■ **Excerpted data**
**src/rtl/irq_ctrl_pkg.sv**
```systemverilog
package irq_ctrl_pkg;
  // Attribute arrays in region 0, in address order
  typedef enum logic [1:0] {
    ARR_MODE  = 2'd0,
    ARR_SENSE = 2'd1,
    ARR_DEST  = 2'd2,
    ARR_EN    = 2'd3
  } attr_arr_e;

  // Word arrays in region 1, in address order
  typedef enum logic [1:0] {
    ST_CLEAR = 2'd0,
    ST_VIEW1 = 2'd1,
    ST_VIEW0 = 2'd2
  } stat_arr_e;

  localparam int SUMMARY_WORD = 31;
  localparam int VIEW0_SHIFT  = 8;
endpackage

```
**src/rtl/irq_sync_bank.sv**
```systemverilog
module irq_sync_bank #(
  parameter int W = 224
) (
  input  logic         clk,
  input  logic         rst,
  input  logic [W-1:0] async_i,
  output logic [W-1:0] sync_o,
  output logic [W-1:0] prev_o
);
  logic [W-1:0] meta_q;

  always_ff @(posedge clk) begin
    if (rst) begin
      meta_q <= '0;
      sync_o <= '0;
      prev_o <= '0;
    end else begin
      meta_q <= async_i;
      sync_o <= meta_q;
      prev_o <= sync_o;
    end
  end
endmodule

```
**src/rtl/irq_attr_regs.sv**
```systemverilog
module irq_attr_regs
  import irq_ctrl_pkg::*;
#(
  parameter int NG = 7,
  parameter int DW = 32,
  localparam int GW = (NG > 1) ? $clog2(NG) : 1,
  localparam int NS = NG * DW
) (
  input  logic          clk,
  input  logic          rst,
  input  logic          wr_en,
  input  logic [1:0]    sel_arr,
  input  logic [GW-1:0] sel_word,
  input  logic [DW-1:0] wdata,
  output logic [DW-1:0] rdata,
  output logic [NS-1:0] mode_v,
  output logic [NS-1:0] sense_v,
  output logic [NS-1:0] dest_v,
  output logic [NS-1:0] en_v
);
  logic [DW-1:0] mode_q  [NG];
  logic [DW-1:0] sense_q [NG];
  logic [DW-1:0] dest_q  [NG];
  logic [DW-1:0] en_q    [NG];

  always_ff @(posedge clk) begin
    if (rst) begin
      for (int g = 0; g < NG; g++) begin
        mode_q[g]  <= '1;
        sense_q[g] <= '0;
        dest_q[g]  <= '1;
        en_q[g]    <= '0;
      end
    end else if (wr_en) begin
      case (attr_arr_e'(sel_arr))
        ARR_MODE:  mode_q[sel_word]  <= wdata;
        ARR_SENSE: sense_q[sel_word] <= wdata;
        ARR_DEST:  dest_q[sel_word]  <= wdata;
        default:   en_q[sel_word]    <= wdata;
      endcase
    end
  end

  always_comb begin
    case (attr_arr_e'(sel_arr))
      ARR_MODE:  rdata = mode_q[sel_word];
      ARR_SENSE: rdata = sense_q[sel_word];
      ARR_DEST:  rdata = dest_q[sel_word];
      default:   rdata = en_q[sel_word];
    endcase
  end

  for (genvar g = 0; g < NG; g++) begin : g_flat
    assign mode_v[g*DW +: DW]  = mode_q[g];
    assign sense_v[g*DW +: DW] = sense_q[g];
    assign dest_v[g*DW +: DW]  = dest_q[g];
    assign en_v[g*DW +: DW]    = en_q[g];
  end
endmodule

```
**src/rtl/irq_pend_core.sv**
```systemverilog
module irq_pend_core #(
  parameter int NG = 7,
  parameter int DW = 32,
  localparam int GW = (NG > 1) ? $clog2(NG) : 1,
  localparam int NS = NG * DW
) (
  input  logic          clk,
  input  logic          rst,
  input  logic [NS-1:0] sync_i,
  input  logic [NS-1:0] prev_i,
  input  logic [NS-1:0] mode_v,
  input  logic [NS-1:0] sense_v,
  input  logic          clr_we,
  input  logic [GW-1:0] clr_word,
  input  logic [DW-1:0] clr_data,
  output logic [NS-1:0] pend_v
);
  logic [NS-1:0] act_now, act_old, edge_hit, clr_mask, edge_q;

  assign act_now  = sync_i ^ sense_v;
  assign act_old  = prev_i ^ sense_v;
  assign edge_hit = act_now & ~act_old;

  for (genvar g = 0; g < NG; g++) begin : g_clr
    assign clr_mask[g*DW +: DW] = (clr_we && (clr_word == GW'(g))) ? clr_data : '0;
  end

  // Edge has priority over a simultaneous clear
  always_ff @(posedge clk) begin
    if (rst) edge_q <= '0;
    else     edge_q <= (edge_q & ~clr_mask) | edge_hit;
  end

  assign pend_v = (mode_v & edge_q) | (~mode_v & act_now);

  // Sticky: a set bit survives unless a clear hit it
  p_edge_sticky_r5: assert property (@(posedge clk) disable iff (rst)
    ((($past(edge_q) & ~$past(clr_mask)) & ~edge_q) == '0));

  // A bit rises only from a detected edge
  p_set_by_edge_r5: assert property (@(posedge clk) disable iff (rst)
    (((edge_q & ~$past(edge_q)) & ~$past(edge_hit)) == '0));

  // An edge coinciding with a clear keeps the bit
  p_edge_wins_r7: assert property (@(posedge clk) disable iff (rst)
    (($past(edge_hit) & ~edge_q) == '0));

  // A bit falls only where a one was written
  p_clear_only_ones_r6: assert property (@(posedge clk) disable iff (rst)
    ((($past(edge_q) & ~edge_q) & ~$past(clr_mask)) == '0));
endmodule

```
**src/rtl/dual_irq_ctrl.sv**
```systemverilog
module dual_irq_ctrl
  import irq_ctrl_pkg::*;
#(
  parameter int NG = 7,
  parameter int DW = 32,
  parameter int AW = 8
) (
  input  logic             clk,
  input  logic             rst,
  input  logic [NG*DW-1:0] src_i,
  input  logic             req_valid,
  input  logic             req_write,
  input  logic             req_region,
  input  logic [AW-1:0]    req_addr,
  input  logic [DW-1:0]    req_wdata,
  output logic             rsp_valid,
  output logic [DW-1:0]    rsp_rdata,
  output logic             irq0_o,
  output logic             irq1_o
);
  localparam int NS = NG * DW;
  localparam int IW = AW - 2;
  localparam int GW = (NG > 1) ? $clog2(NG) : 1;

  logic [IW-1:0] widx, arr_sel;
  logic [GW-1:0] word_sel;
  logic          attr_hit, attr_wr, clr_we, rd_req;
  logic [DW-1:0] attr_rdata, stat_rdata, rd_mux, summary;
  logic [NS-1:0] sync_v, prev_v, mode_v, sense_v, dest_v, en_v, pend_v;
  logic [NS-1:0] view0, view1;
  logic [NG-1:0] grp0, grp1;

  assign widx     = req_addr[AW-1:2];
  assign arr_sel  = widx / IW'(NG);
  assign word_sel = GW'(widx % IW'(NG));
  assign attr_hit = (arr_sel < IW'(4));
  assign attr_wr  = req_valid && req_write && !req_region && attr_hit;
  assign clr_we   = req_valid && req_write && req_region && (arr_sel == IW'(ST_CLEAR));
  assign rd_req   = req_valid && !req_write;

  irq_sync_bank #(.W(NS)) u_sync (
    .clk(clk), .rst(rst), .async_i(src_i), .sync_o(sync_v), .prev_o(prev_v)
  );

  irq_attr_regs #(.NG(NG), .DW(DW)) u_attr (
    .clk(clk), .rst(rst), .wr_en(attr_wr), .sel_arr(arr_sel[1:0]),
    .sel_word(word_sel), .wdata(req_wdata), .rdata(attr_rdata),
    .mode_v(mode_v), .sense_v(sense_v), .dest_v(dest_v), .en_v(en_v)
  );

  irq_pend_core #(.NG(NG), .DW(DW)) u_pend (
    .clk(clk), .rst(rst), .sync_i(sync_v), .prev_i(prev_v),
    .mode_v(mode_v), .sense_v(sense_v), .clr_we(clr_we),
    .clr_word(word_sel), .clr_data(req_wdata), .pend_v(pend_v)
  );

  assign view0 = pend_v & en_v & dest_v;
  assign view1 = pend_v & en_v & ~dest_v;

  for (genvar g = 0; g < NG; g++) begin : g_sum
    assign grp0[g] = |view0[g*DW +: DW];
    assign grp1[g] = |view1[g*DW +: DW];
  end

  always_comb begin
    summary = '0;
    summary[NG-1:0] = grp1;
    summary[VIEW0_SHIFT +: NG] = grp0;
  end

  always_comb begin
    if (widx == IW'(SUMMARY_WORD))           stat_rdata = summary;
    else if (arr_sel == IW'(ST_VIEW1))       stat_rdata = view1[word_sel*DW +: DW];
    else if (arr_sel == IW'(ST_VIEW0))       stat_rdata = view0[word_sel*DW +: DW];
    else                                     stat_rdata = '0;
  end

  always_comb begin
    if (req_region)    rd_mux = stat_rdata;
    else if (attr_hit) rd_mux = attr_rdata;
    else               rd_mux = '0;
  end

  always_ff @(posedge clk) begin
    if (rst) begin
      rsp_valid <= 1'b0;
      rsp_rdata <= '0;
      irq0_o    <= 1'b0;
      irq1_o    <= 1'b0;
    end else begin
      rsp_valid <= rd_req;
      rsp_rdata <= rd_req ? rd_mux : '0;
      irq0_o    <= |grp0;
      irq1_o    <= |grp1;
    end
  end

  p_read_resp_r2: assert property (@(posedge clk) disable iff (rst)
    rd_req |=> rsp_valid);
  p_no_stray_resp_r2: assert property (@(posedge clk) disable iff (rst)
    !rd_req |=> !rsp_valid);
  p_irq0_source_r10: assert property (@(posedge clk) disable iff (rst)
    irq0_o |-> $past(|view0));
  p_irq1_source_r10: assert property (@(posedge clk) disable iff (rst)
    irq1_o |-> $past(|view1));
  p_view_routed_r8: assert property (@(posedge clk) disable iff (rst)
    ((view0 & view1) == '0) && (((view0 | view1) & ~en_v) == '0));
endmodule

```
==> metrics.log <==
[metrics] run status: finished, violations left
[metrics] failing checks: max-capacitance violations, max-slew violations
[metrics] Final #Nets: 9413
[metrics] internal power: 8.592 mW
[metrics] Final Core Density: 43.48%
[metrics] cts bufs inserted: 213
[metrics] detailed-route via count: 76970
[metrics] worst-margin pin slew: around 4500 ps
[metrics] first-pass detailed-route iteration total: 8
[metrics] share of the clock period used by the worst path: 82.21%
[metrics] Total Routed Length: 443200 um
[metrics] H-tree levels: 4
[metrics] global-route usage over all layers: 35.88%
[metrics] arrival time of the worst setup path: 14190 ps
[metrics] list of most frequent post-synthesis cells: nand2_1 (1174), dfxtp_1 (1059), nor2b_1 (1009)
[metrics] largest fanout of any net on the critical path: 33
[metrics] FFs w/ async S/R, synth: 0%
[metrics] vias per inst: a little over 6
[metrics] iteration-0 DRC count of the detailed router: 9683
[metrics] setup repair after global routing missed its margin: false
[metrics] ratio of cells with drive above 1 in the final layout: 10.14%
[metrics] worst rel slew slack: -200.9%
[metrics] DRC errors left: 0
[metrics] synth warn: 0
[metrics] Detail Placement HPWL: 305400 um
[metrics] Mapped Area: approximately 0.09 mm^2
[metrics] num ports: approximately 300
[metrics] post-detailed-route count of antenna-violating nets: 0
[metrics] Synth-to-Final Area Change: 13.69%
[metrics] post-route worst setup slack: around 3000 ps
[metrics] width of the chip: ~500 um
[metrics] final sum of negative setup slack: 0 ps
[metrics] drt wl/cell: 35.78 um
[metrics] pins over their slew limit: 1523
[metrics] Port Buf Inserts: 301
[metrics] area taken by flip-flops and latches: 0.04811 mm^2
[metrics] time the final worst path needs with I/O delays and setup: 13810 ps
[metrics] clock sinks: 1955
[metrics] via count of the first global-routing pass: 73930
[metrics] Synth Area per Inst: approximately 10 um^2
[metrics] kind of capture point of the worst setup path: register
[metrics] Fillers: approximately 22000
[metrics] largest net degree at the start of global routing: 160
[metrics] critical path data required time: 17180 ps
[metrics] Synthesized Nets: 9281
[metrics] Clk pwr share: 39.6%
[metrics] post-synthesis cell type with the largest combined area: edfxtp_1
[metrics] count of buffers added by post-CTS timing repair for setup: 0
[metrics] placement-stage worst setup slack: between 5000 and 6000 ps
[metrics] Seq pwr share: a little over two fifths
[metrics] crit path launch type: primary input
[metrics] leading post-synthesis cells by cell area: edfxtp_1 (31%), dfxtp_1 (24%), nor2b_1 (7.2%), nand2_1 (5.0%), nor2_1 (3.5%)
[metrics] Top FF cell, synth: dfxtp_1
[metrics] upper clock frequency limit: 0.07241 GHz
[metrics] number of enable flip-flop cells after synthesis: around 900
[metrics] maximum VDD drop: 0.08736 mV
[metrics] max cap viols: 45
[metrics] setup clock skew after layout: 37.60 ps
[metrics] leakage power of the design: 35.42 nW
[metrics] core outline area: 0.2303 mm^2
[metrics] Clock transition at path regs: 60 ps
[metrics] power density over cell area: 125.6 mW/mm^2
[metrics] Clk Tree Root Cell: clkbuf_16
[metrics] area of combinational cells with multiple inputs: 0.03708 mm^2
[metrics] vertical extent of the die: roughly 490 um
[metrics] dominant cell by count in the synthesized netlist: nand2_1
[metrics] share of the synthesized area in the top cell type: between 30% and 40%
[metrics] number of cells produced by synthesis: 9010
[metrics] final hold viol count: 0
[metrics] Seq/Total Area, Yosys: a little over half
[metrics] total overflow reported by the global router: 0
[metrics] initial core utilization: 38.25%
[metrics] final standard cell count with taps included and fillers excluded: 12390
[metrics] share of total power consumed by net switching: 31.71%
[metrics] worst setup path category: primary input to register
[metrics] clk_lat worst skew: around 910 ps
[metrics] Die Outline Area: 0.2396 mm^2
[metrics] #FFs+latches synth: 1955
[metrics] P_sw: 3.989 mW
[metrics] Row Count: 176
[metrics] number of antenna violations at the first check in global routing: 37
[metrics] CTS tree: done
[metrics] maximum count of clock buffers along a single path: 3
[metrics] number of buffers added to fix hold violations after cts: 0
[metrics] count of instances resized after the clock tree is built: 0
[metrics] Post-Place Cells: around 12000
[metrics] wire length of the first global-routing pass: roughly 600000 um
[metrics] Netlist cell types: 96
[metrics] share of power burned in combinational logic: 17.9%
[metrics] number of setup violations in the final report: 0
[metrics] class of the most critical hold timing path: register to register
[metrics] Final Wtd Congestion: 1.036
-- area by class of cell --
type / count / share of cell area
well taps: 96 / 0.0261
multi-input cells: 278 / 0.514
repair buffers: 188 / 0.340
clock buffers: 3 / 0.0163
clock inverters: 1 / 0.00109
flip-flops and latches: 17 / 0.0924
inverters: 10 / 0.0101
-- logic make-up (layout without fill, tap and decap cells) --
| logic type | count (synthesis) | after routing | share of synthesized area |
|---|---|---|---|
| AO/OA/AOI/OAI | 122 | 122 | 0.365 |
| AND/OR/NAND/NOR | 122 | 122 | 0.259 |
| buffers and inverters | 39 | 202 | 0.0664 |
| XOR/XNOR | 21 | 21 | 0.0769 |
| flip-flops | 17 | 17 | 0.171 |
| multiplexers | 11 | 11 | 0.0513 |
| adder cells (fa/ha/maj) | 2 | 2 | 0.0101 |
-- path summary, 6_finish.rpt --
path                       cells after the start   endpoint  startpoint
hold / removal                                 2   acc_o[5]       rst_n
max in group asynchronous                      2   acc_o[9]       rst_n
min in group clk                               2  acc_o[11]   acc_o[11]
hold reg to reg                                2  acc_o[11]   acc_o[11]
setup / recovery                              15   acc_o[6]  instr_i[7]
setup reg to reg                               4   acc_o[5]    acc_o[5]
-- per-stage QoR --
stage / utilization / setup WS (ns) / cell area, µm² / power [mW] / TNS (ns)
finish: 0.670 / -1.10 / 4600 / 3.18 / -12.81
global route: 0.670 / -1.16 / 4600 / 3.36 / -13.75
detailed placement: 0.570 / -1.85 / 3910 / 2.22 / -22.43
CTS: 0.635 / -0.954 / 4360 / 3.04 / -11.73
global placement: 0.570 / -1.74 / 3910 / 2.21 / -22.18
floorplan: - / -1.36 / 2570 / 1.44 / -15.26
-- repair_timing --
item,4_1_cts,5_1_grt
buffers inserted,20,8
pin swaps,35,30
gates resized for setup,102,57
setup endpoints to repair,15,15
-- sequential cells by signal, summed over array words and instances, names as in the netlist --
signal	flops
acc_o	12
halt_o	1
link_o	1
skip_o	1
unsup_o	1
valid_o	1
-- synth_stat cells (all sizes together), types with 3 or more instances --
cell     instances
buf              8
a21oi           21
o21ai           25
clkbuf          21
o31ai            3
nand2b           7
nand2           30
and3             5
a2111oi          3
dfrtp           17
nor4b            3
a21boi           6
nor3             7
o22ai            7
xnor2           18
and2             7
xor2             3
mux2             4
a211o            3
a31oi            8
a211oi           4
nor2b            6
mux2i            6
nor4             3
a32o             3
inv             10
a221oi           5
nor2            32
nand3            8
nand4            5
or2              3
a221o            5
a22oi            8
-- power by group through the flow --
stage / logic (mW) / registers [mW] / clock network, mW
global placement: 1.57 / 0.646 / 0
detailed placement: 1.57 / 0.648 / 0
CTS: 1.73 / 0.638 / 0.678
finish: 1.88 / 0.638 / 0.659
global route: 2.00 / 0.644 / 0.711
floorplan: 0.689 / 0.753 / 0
File: config.mk
export PLATFORM = sky130hd
export DESIGN_NAME = bb_translator
export DESIGN_NICKNAME = d
export VERILOG_FILES = /design/src/rtl/bb_pkg.sv /design/src/rtl/bb_regs.sv /design/src/rtl/bb_xlate.sv /design/src/rtl/bb_translator.sv
export SDC_FILE = /design/constraint.sdc
export NUM_CORES = 1
export LEC_CHECK = 0
export BUFFER_PORTS_ARGS = -buffer_cell sky130_fd_sc_hd__buf_4
export CORE_ASPECT_RATIO = 0.8
export CORE_MARGIN = 2
export CORE_UTILIZATION = 40
export DETAILED_ROUTE_END_ITERATION = 16
export SYNTH_ARGS = -nofsm -noshare
export SYNTH_HDL_FRONTEND = slang
export SYNTH_SLANG_ARGS = --single-unit
File: constraint.sdc
create_clock -name clk -period 3.74 [get_ports clk]
set_input_delay 0.748 -clock clk [delete_from_list [all_inputs] [get_ports clk]]
set_output_delay 0.748 -clock clk [all_outputs]
set_load 0.02 [all_outputs]
File: src/rtl/bb_pkg.sv
package bb_pkg;
    typedef enum logic [2:0] {
        RESP_IDLE,
        RESP_GRANT,
        RESP_LIMIT_TRAP,
        RESP_WRAP_TRAP,
        RESP_PRIV_TRAP
    } resp_e;

    typedef enum logic [1:0] {
        CAUSE_NONE  = 2'b00,
        CAUSE_LIMIT = 2'b01,
        CAUSE_WRAP  = 2'b10,
        CAUSE_PRIV  = 2'b11
    } cause_e;
endpackage

File: src/rtl/bb_regs.sv
module bb_regs #(
    parameter int AW = 32
) (
    input  logic          clk,
    input  logic          rst_n,
    input  logic          sys_mode,
    input  logic          wr_en,
    input  logic          wr_sel,
    input  logic [AW-1:0] wr_data,
    output logic [AW-1:0] base_q,
    output logic [AW-1:0] limit_q,
    output logic          priv_viol
);
    logic wr_ok;

    assign wr_ok     = wr_en && sys_mode;
    assign priv_viol = wr_en && !sys_mode;

    always_ff @(posedge clk) begin
        if (!rst_n) begin
            base_q  <= '0;
            limit_q <= '0;
        end else if (wr_ok) begin
            if (wr_sel) limit_q <= wr_data;
            else        base_q  <= wr_data;
        end
    end
endmodule

File: src/rtl/bb_xlate.sv
module bb_xlate #(
    parameter int AW = 32
) (
    input  logic [AW-1:0] va,
    input  logic [AW-1:0] base_q,
    input  logic [AW-1:0] limit_q,
    output logic [AW-1:0] sum,
    output logic          carry,
    output logic          over_limit
);
    logic [AW:0] wide_sum;

    assign wide_sum   = {1'b0, base_q} + {1'b0, va};
    assign sum        = wide_sum[AW-1:0];
    assign carry      = wide_sum[AW];
    assign over_limit = (va >= limit_q);
endmodule

File: src/rtl/bb_translator.sv
module bb_translator #(
    parameter int AW = 32
) (
    input  logic          clk,
    input  logic          rst_n,
    input  logic          va_valid,
    input  logic [AW-1:0] va,
    input  logic          sys_mode,
    input  logic          wr_en,
    input  logic          wr_sel,
    input  logic [AW-1:0] wr_data,
    output logic          out_valid,
    output logic          pa_valid,
    output logic [AW-1:0] pa,
    output logic          fault,
    output logic [1:0]    fault_cause
);
    import bb_pkg::*;

    logic [AW-1:0] base_q;
    logic [AW-1:0] limit_q;
    logic          priv_viol;
    logic [AW-1:0] sum;
    logic          carry;
    logic          over_limit;

    resp_e         state_q, state_d;
    logic [AW-1:0] pa_q;
    logic          ov_q;

    bb_regs #(.AW(AW)) u_regs (
        .clk      (clk),
        .rst_n    (rst_n),
        .sys_mode (sys_mode),
        .wr_en    (wr_en),
        .wr_sel   (wr_sel),
        .wr_data  (wr_data),
        .base_q   (base_q),
        .limit_q  (limit_q),
        .priv_viol(priv_viol)
    );

    bb_xlate #(.AW(AW)) u_xlate (
        .va        (va),
        .base_q    (base_q),
        .limit_q   (limit_q),
        .sum       (sum),
        .carry     (carry),
        .over_limit(over_limit)
    );

    // next response: privilege > limit > wrap > grant
    always_comb begin
        if (priv_viol)        state_d = RESP_PRIV_TRAP;
        else if (!va_valid)   state_d = RESP_IDLE;
        else if (over_limit)  state_d = RESP_LIMIT_TRAP;
        else if (carry)       state_d = RESP_WRAP_TRAP;
        else                  state_d = RESP_GRANT;
    end

    always_ff @(posedge clk) begin
        if (!rst_n) begin
            state_q <= RESP_IDLE;
            pa_q    <= '0;
            ov_q    <= 1'b0;
        end else begin
            state_q <= state_d;
            pa_q    <= sum;
            ov_q    <= va_valid;
        end
    end

    always_comb begin
        out_valid   = ov_q;
        pa_valid    = 1'b0;
        pa          = '0;
        fault       = 1'b0;
        fault_cause = CAUSE_NONE;
        unique case (state_q)
            RESP_IDLE: ;
            RESP_GRANT: begin
                pa_valid = 1'b1;
                pa       = pa_q;
            end
            RESP_LIMIT_TRAP: begin
                fault       = 1'b1;
                fault_cause = CAUSE_LIMIT;
            end
            RESP_WRAP_TRAP: begin
                fault       = 1'b1;
                fault_cause = CAUSE_WRAP;
            end
            RESP_PRIV_TRAP: begin
                fault       = 1'b1;
                fault_cause = CAUSE_PRIV;
            end
            default: ;
        endcase
    end
endmodule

■ **Task description**
Show the lines of the records that include the string "added".

■ **Answer to the exercise**
[metrics] count of buffers added by post-CTS timing repair for setup: 0
[metrics] number of buffers added to fix hold violations after cts: 0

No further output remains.